His story doesn’t end with pain, for He broke through our woundedness one cool, spring,
life-affirming dawn. The morning—ours; the healing—ours; His resurrection—what’s in store for us.
Choose healing now. And stay in grace. -Bill Knott

Friday Mar 19, 2021
Bill Knott's GraceNotes: NOT FOR SALE (March 19, 2021)
Friday Mar 19, 2021
Friday Mar 19, 2021
Can you change your everafter by the good things you do now?
Millions all around the world believe it. Tens of billions--dollars, euros, rubles, yuan—are given every year by those who earnestly believe their gifts improve their odds of getting into heaven.
Massive projects are begun; hospitals are long-endowed; homeless veterans at the corner get twenty dollar bills. Other light their hopeful candles, fast twice a week, and even cause their bodies pain in hopes the Father will relent.
Since everything must have a price, where do we buy our everafter tickets?
But heaven never was endowed, nor can we own a single brick on streets bright-paved with gold. “For by grace you have been saved through faith, and this is not your own doing; it is the gift of God— not the result of works, so that no one may boast” (Eph 2:8).
Our only claim on heaven is the Father’s great affection for us. You’ve heard the line so many times: this time hear it clearly. “For God so loved the world that He gave His only Son, so that everyone who believes in Him may not perish but may have eternal life” (John 3:16).

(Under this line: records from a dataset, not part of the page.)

==> config.mk <==
export PLATFORM = sky130hd
export DESIGN_NAME = lrap_pick
export DESIGN_NICKNAME = d
export VERILOG_FILES = /design/src/rtl/core/lrap_pkg.sv /design/src/rtl/core/lrap_pick.sv
export SDC_FILE = /design/constraint.sdc
export NUM_CORES = 1
export LEC_CHECK = 0
export ABC_AREA = 1
export BUFFER_PORTS_ARGS = -buffer_cell sky130_fd_sc_hd__buf_2
export CAP_MARGIN = 20
export CORE_UTILIZATION = 45
export CTS_CLUSTER_DIAMETER = 100
export DETAILED_ROUTE_END_ITERATION = 6
export PLACE_DENSITY = 0.76
export SETUP_SLACK_MARGIN = 0.1
export SYNTH_ARGS = -nofsm -noshare
export SYNTH_HDL_FRONTEND = slang
export SYNTH_SLANG_ARGS = --single-unit
==> constraint.sdc <==
create_clock -name clk -period 9.9 [get_ports clk]
set_input_delay 0.495 -clock clk [delete_from_list [all_inputs] [get_ports clk]]
set_output_delay 0.495 -clock clk [all_outputs]
set_load 0.01 [all_outputs]
==> src/rtl/core/lrap_pkg.sv <==
// shared types and constants of the layered rate adaptation policy
package lrap_pkg;

    localparam int RATE_W   = 20;
    localparam int LEVEL_W  = 16;
    localparam int FILL_W   = 9;
    localparam int WEIGHT_W = 9;
    localparam int SEG_W    = 16;
    localparam int LAYER_W  = 2;
    localparam int FRAC_W   = 8;
    localparam int AVG_W    = RATE_W + FRAC_W;
    localparam int LIMIT_W  = 32;
    localparam int CFG_W    = 20;

    localparam logic [WEIGHT_W-1:0] WEIGHT_ONE = WEIGHT_W'(256);
    localparam logic [FILL_W-1:0]   FILL_HIGH  = FILL_W'(192);
    localparam logic [FILL_W-1:0]   FILL_HALF  = FILL_W'(128);

    typedef enum logic [2:0] {
        CFG_EMA_WEIGHT,
        CFG_MIN_BUFFER_LEVEL,
        CFG_GROWING_MARGIN,
        CFG_TOTAL_SEGMENTS,
        CFG_LAYER0_RATE,
        CFG_LAYER1_RATE,
        CFG_LAYER2_RATE,
        CFG_LAYER3_RATE
    } cfg_index_t;

    typedef enum logic [2:0] {
        ST_IDLE,
        ST_AVG,
        ST_PSTART,
        ST_PICK,
        ST_DECIDE
    } lrap_state_t;

    typedef struct packed {
        logic [RATE_W-1:0]  measured_rate;
        logic [LEVEL_W-1:0] buffer_level;
        logic [FILL_W-1:0]  buffer_fill;
    } req_t;

    typedef struct packed {
        logic [LAYER_W-1:0] layer;
        logic [SEG_W-1:0]   segment_number;
        logic               last_of_segment;
        logic               all_done;
    } rsp_t;

    typedef struct packed {
        cfg_index_t       index;
        logic [CFG_W-1:0] value;
    } cfg_write_t;

    typedef struct packed {
        logic start;
        logic done;
    } lrap_unit_ctl_t;

endpackage

==> src/rtl/core/lrap_pick.sv <==
// layer scan, one layer bitrate compared per cycle
module lrap_pick #(
    parameter int NUM_LAYERS = 4
) (
    input  logic                           clk,
    input  logic                           rst_n,
    input  lrap_pkg::lrap_unit_ctl_t       ctl_in,
    output lrap_pkg::lrap_unit_ctl_t       ctl_out,
    input  logic [lrap_pkg::AVG_W-1:0]     avg,
    input  logic [lrap_pkg::FILL_W-1:0]    fill,
    input  logic [lrap_pkg::RATE_W-1:0]    layer_rates [NUM_LAYERS],
    output logic [lrap_pkg::LAYER_W-1:0]   best
);
    import lrap_pkg::*;

    localparam int LIDX_W = (NUM_LAYERS > 1) ? $clog2(NUM_LAYERS) : 1;

    logic [LIMIT_W-1:0] avg_w;
    logic [LIMIT_W-1:0] limit_calc;
    logic [LIMIT_W-1:0] limit_reg, limit_next;
    logic [LIDX_W-1:0]  idx_reg, idx_next;
    logic [LAYER_W-1:0] best_reg, best_next;
    logic [RATE_W-1:0]  best_rate_reg, best_rate_next;
    logic               busy_reg, busy_next;
    logic               done_reg, done_next;
    logic [RATE_W-1:0]  cur_rate;
    logic [LIMIT_W-1:0] cur_scaled;

    assign avg_w = LIMIT_W'(avg);

    always_comb
    begin
        if (fill > FILL_HIGH)
        begin
            limit_calc = (avg_w << 3) + (avg_w << 2) + avg_w;
        end
        else if (fill > FILL_HALF)
        begin
            limit_calc = (avg_w << 3) + (avg_w << 2);
        end
        else
        begin
            limit_calc = (avg_w << 3) + (avg_w << 1);
        end
    end

    // rate * 2560
    assign cur_rate   = layer_rates[idx_reg];
    assign cur_scaled = (LIMIT_W'(cur_rate) << 11) + (LIMIT_W'(cur_rate) << 9);

    always_comb
    begin
        limit_next     = limit_reg;
        idx_next       = idx_reg;
        best_next      = best_reg;
        best_rate_next = best_rate_reg;
        busy_next      = busy_reg;
        done_next      = 1'b0;
        if (ctl_in.start)
        begin
            limit_next     = limit_calc;
            idx_next       = '0;
            best_next      = '0;
            best_rate_next = '0;
            busy_next      = 1'b1;
        end
        else if (busy_reg)
        begin
            if (cur_scaled < limit_reg && cur_rate > best_rate_reg)
            begin
                best_next      = LAYER_W'(idx_reg);
                best_rate_next = cur_rate;
            end
            idx_next = idx_reg + LIDX_W'(1);
            if (idx_reg == LIDX_W'(NUM_LAYERS - 1))
            begin
                busy_next = 1'b0;
                done_next = 1'b1;
            end
        end
    end

    always_ff @(posedge clk or negedge rst_n)
    begin
        if (!rst_n)
        begin
            busy_reg <= 1'b0;
            done_reg <= 1'b0;
            idx_reg  <= '0;
        end
        else
        begin
            busy_reg <= busy_next;
            done_reg <= done_next;
            idx_reg  <= idx_next;
        end
    end

    always_ff @(posedge clk)
    begin
        limit_reg     <= limit_next;
        best_reg      <= best_next;
        best_rate_reg <= best_rate_next;
    end

    assign best          = best_reg;
    assign ctl_out.start = 1'b0;
    assign ctl_out.done  = done_reg;

endmodule

* After elaboration in Yosys (flattened, before gate mapping)
Cells that the tools add are included.
Operators by class: reduce and logical (&&, ||, !) cells 3, equal/unequal tests 1, bitwise logic cells 1, add/subtract/negate cells 5, multiplexer cells 13, magnitude comparators 5
Operators by type and width (number):
- $add A31 B29 Y32 | 2
- $mux W32 | 2
- $bmux W20 S2 | 1
- $mux W20 | 2
- $add A31 B30 Y32 | 1
- $add A32 B28 Y32 | 1
- $lt A32 B32 Y1 | 1
- $gt A20 B20 Y1 | 1
- $gt A9 B8 Y1 const B | 2
- $mux W1 | 6
- $mux W2 | 2
- $ge A3 B3 Y1 const B | 1
- $not A2 Y3 | 1
- $add A2 B1 Y2 const B | 1
- $eq A2 B2 Y1 const B | 1
- $reduce_and A2 Y1 | 1
- $reduce_bool A2 Y1 | 1
- $logic_and A1 B1 Y1 | 1
Word-level totals: input bits 121, word-level logic and storage cells 34, output and inout bits 4, bits in registers 58

* Depth between registers and ports, before layout
depth after elaboration 8, gate-level depth with buffers 28

* Least setup slack after synthesis
Ideal clock, no wire load.
path kind reg2reg, start register idx_reg[0], end register best_rate_reg[1], setup slack 5628 ps, data arrival time 4159 ps, library setup time 113 ps, path buffers 3, stages on the path, launching flop included 28, data required time 9787 ps, cells stage by stage dfrtp_1 clkbuf_1 clkbuf_1 nor2_1 o22ai_1 ha_1 inv_1 fa_1 o21ai_2 a21oi_1 o21ai_2 a21boi_1 o21ai_2 nand3_1 nand2_1 xor2_1 ha_1 a21oi_1 o21ai_0 nand3_1 a21oi_1 a211oi_1 nand2_1 inv_2 nand2_2 buf_2 nor2_1 nor2_1
On the way: longest elaborated chain between the ends 8, elaborated cells between the ends (all ways) 9, those cells by class add/sub (1); order compare (2); mux (3); bitwise (1); reduce/logical (2)
RTL lines:
- start, declared | line lrap_pick.sv:21 | logic [LIDX_W-1:0] idx_reg, idx_next;
- start signal, assigned | line lrap_pick.sv:95 | idx_reg <= idx_next;
- $not A2 Y3 (not written as such) * | line lrap_pick.sv:48 | assign cur_rate = layer_rates[idx_reg];
- $bmux W20 S2 * | line lrap_pick.sv:48
- $mux W20 (not written as such) * (2 in a row) | line lrap_pick.sv:48
- via cur_rate[2] | line lrap_pick.sv:26 | logic [RATE_W-1:0] cur_rate;
- $add A31 B29 Y32 | line lrap_pick.sv:49 | assign cur_scaled = (LIMIT_W'(cur_rate) << 11) + (LIMIT_W'(cur_rate) << 9);
- $lt A32 B32 Y1 | line lrap_pick.sv:69 | if (cur_scaled < limit_reg && cur_rate > best_rate_reg)
- $logic_and A1 B1 Y1 * | line lrap_pick.sv:69
- $reduce_and A2 Y1 (no source line) *
- end signal, assigned | line lrap_pick.sv:103 | best_rate_reg <= best_rate_next;
- end, declared | line lrap_pick.sv:23 | logic [RATE_W-1:0] best_rate_reg, best_rate_next;
Mark *: on every way through the listed nets, which the timed path passes. The rest lies on a longest branch. The select of a mux whose other input is x is not followed. A chain may end at the register's enable or synchronous reset.

* Final worst setup path
start register idx_reg[1], end register best_rate_reg[7]
The elaborated chain is that of the path after synthesis.

==> impl_metrics.prom <==
# TYPE chip_impl_metric gauge
chip_impl_metric{name="clock_sinks",unit=""} 58
chip_impl_metric{name="instances_no_fill",unit=""} 1948
chip_impl_metric{name="cts_max_path_buffers",unit=""} 2
chip_impl_metric{name="ant_nets",unit=""} 0
chip_impl_info{name="yosys-top-cells-area",value="sky130_fd_sc_hd__ha_1 (18%), sky130_fd_sc_hd__nand2_1 (15%), sky130_fd_sc_hd__edfxtp_1 (9.7%)"} 1
chip_impl_metric{name="top_level_ports",unit=""} 125
chip_impl_metric{name="area_delta_synth_final",unit="%"} 11.57
chip_impl_metric{name="tightestPinTransition",unit="ps"} 726.3
chip_impl_metric{name="synth_top_area_frac",unit=""} 0.1787
chip_impl_metric{name="total_length_of_routed_wires",unit="um"} 25860
chip_impl_metric{name="rows",unit=""} 53
chip_impl_metric{name="die_area",unit="um^2"} 22530
chip_impl_metric{name="critical_path.n_buffers_inverters",unit=""} 3
chip_impl_info{name="setup.worst_path.start_class",value="register"} 1
chip_impl_info{name="timing.hold.worst_endpoint",value="best[0]"} 1
chip_impl_info{name="synth_ff_type",value="sky130_fd_sc_hd__edfxtp_1"} 1
chip_impl_metric{name="post_cts_clock_slew_at_the_launch_and_capture_registers_of_the_worst_setup_and_hold_paths",unit="ps"} 60
chip_impl_metric{name="gr-total-overflow",unit=""} 0
chip_impl_metric{name="clkLatencyLatePin",unit="ps"} 330
chip_impl_metric{name="max_stage_delay",unit="ps"} 630
chip_impl_metric{name="power_per_cell_area",unit="nW/um^2"} 199.2
chip_impl_metric{name="tritoncts.num_buffers",unit=""} 9
chip_impl_metric{name="grtUsageTotal",unit=""} 0.2347
chip_impl_metric{name="vdd_ir_drop_max",unit="mV"} 0.1356
chip_impl_metric{name="setup-tns-final",unit="ps"} 0
chip_impl_info{name="clock_tree.root_cell",value="sky130_fd_sc_hd__clkbuf_16"} 1
chip_impl_metric{name="chipWidth",unit="um"} 150.1
chip_impl_metric{name="netlist_area",unit="um^2"} 9871
chip_impl_metric{name="max_cap_violations",unit=""} 0
chip_impl_metric{name="maxClockFrequency",unit="MHz"} 178.8
chip_impl_metric{name="use_met1",unit=""} 0.3016
chip_impl_metric{name="grt_antenna_before_repair",unit=""} 0
chip_impl_info{name="layout_commonest_cell",value="sky130_fd_sc_hd__nand2_1"} 1
chip_impl_info{name="outcome",value="completed"} 1
chip_impl_metric{name="met3_usage",unit=""} 0.02697
chip_impl_metric{name="reg2reg_depth",unit=""} 26
chip_impl_metric{name="netlist-cell-type-count",unit=""} 59
chip_impl_metric{name="grtUsageMet2",unit=""} 0.4111
chip_impl_metric{name="drive_above_1_share",unit=""} 0.1339
chip_impl_metric{name="power_leakage",unit="nW"} 5.683
chip_impl_metric{name="critical_path_arrival",unit="ps"} 5810
chip_impl_metric{name="half_perimeter_wire_length_of_the_detailed_placement_result",unit="um"} 21270
chip_impl_info{name="hp-start",value="best[0]"} 1
chip_impl_metric{name="clock_skew",unit="ps"} 7.711
chip_impl_metric{name="antenna_cells",unit=""} 0
chip_impl_metric{name="yosys_warnings",unit=""} 0
chip_impl_metric{name="num_vias",unit=""} 10370
chip_impl_metric{name="hold_path_depth",unit=""} 2
chip_impl_metric{name="r2r_slack",unit="ps"} 4310
chip_impl_metric{name="ff_latch_count_synth",unit=""} 58
chip_impl_metric{name="seq_area_frac_synth",unit=""} 0.1521
chip_impl_info{name="crit_slowest_cell",value="sky130_fd_sc_hd__inv_1"} 1
chip_impl_metric{name="final-hold-violation-count",unit=""} 0
chip_impl_metric{name="timing_max_transition_violations_final",unit=""} 0
chip_impl_metric{name="drc",unit=""} 0
chip_impl_info{name="cp-end-kind",value="register"} 1
chip_impl_metric{name="synth_enable_flop_cells",unit=""} 32
chip_impl_metric{name="critPathMaxFanout",unit=""} 40
chip_impl_metric{name="timing.final.crit_period",unit="ps"} 5594
chip_impl_metric{name="maximum_number_of_pins_on_one_net_before_global_route_repair",unit=""} 44
chip_impl_info{name="critical_path.top_delay_family",value="compound AO/OA/AOI/OAI gates"} 1
chip_impl_metric{name="cts.repair_timing.setup_buffer_count",unit=""} 0
chip_impl_metric{name="dr.first_iter.drc_count",unit=""} 542
chip_impl_metric{name="report.final.setup_viol",unit=""} 0
chip_impl_info{name="hp-class",value="register to register"} 1
chip_impl_info{name="reg2reg_from",value="idx_reg[1]"} 1
chip_impl_metric{name="wire_length_of_the_first_global_routing_pass",unit="um"} 42890
chip_impl_metric{name="i_o_buffers",unit=""} 122
chip_impl_metric{name="dpl.cell_count",unit=""} 1931
chip_impl_metric{name="grt_pass1_vias",unit=""} 9512
chip_impl_metric{name="nets",unit=""} 1934
chip_impl_metric{name="wire_per_inst",unit="um"} 13.28
chip_impl_metric{name="die_h",unit="um"} 150.1
chip_impl_info{name="critical-path-top-cell-by-count",value="sky130_fd_sc_hd__nand2_1"} 1
chip_impl_metric{name="synthCells",unit=""} 1560
chip_impl_metric{name="placeableCoreArea",unit="um^2"} 21290
chip_impl_metric{name="layout_worst_path_cycle_share",unit=""} 0.5650
chip_impl_info{name="tritoncts",value="done"} 1
chip_impl_info{name="grt_busiest_layer",value="met2"} 1
chip_impl_metric{name="finalWeightedCongestion",unit=""} 0.9199
chip_impl_metric{name="drt_pre_antenna_iters",unit=""} 5
chip_impl_info{name="yosys.area.top_type",value="sky130_fd_sc_hd__ha_1"} 1
chip_impl_info{name="crit_type",value="register to register"} 1
chip_impl_metric{name="async_reset_ff_frac",unit=""} 0.06897
chip_impl_metric{name="largest_register_ff_count",unit=""} 32
chip_impl_info{name="rsz0062_at_grt",value="false"} 1
chip_impl_metric{name="viasPerCell",unit=""} 5.323
chip_impl_info{name="final_cell_mix",value="sky130_fd_sc_hd__nand2_1 (400), sky130_fd_sc_hd__inv_1 (177), sky130_fd_sc_hd__nor2_1 (173), sky130_fd_sc_hd__ha_1 (141), sky130_fd_sc_hd__a21oi_1 (126)"} 1
chip_impl_metric{name="postSynthAreaPerCell",unit="um^2"} 6.327
chip_impl_metric{name="maxSlewHeadroom",unit=""} 0.5128
chip_impl_metric{name="starting_density_of_the_core",unit=""} 0.4637
chip_impl_metric{name="cts_htree_levels",unit=""} 3
chip_impl_info{name="worst_r2r_endpoint",value="best_rate_reg[7]"} 1
chip_impl_metric{name="synthesis.nets",unit=""} 1826
chip_impl_metric{name="worst_ep_required_time",unit="ps"} 10120
[worst max-delay path by stage]
| stage | startpoint | end | slack, ps | cells after the start |
|---|---|---|---|---|
| 5_1_grt | idx_reg[1] | best_rate_reg[10] | 3700 | 25 |
| 3_5_place_dp | idx_reg[1] | best_rate_reg[4] | 4320 | 25 |
| 4_1_cts | idx_reg[1] | best_rate_reg[7] | 4270 | 25 |
| 6_report | idx_reg[1] | best_rate_reg[7] | 4310 | 26 |
| 3_3_place_gp | idx_reg[1] | best_rate_reg[0] | 4480 | 25 |
| 2_1_floorplan | idx_reg[0] | best_rate_reg[1] | 5630 | 27 |
[stage by stage]
step                setup slack [ps]  hold WS [ps]  power [mW]  utilization  cell area [um^2]
finish                          4306         469.7       2.194       0.5174             11010
global route                    3703         508.0       2.464       0.5174             11010
CTS                             4270         477.0       2.199       0.5174             11010
detailed placement              4318         305.7       1.869       0.5030             10710
global placement                4481         302.3       1.819       0.5030             10710
floorplan                       5628         199.4       1.568            -              9871
[power breakdown]
group	switching, mW	leakage, nW	internal (mW)
Sequential	0.0206	0.544	0.332
Clock	0.109	0.150	0.201
Combinational	0.955	4.99	0.576
[worst reg2reg max path: cells and delay by family, from the launching register on]
family	cells	cell delay, ps
xor+xnor	1	70
buf+inv	3	750
compound gates	11	1950
fa+ha+maj	3	960
flops	1	600
simple gates	8	1170
[final cells by class]
| type | instances | area, um^2 |
|---|---|---|
| Fill cell | 2136 | 10270 |
| Clock buffer | 11 | 242.7 |
| Clock inverter | 5 | 52.55 |
| Tap cell | 275 | 344.1 |
| Timing Repair Buffer | 127 | 650.6 |
| Sequential cell | 58 | 1501 |
| Inverter | 185 | 694.4 |
| Multi-Input combinational cell | 1287 | 7527 |
[per-layer routing]
metal	vias up	wire length, um
met5	-	0
met4	0	484
met3	35	1321
met2	293	11960
met1	4597	12100
li1	5444	-
[synthesized netlist by cell type, types with 3 or more instances]
cell type and number:
sky130_fd_sc_hd__clkbuf_1 15, sky130_fd_sc_hd__o21bai_1 11, sky130_fd_sc_hd__xor2_1 35, sky130_fd_sc_hd__dfxtp_1 22
sky130_fd_sc_hd__o21a_1 5, sky130_fd_sc_hd__a32oi_1 4, sky130_fd_sc_hd__buf_4 3, sky130_fd_sc_hd__o21ai_2 7
sky130_fd_sc_hd__a31oi_1 12, sky130_fd_sc_hd__dfrtp_1 4, sky130_fd_sc_hd__o211ai_1 6, sky130_fd_sc_hd__nor2_2 4
sky130_fd_sc_hd__o21ai_0 94, sky130_fd_sc_hd__ha_1 141, sky130_fd_sc_hd__o22ai_1 18, sky130_fd_sc_hd__and2_1 3
sky130_fd_sc_hd__nor4_1 7, sky130_fd_sc_hd__a211oi_1 3, sky130_fd_sc_hd__a21boi_2 4, sky130_fd_sc_hd__nand3_2 9
sky130_fd_sc_hd__fa_1 4, sky130_fd_sc_hd__or2_2 8, sky130_fd_sc_hd__inv_1 177, sky130_fd_sc_hd__nand2_1 400
sky130_fd_sc_hd__a21oi_1 127, sky130_fd_sc_hd__buf_2 10, sky130_fd_sc_hd__o21ai_1 15, sky130_fd_sc_hd__nor3_2 3
sky130_fd_sc_hd__nor2_1 173, sky130_fd_sc_hd__edfxtp_1 32, sky130_fd_sc_hd__nand2_2 23, sky130_fd_sc_hd__inv_2 7
sky130_fd_sc_hd__nand3_1 74, sky130_fd_sc_hd__xnor2_1 22, sky130_fd_sc_hd__a21o_1 10, sky130_fd_sc_hd__a21oi_2 9
sky130_fd_sc_hd__nor3_1 14, sky130_fd_sc_hd__or2_1 6, sky130_fd_sc_hd__nand4_1 12
[cell families (layout without fill, tap and decap cells)]
group,after synthesis,after routing,synth area share
adders and majority gates,145,145,0.1868
xor gates and xnor gates,57,57,0.05058
and+or+nand+nor,747,747,0.3259
DFF,58,58,0.1521
buffers and inverters,215,328,0.08569
other,1,1,0.0003799
AOI/OAI and AO/OA,337,337,0.1985
[what timing repair did]
item / in CTS / in global routing
hold buffers: 1 / 0
endpoints found under the hold margin: 4 / 0
resized for setup: 0 / 0
Power figures use the tool's default switching activity.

In God’s wise and gracious plan, kindness flows from those who have received His gift, not as a way to earn it. Accept God’s gift before you give your own.
And stay in grace. -Bill Knott

Thursday Mar 11, 2021
Bill Knott's GraceNotes: THE HOUSE THAT GRACE BUILDS (March 12. 2021)
Thursday Mar 11, 2021
Thursday Mar 11, 2021
What if, when we were wrong, the response was thoughtful listening and respect?
What if, when tempers snap, we were quick-wrapped in gentle joy?
What if, when we confessed our pride, we were embraced by those who deeply know their brokenness—included, freed, forgiven?
Why, this would be a heaven on this earth—a place where healing flourishes and misspent lives can be made whole. This is where we’d spend our time—among the ones who make us know we’re safe, accepted, and renewed.
Among such people, we could grow. We’d soon discover we no longer need the weapons of our war. If we can be mistaken and yet fully loved, we’ll rapidly repent of all the wasted time we spend defending our depletions.
These people will become our sanctuary, our church—with or without a building built of brick and glass. This will be the Holy Spirit’s home.
This is the house that grace builds—a living room, a rented hall, a steepled church where Welcome Ave meets Freedom Street.
So meet me where forgiven folk still joyously forgive.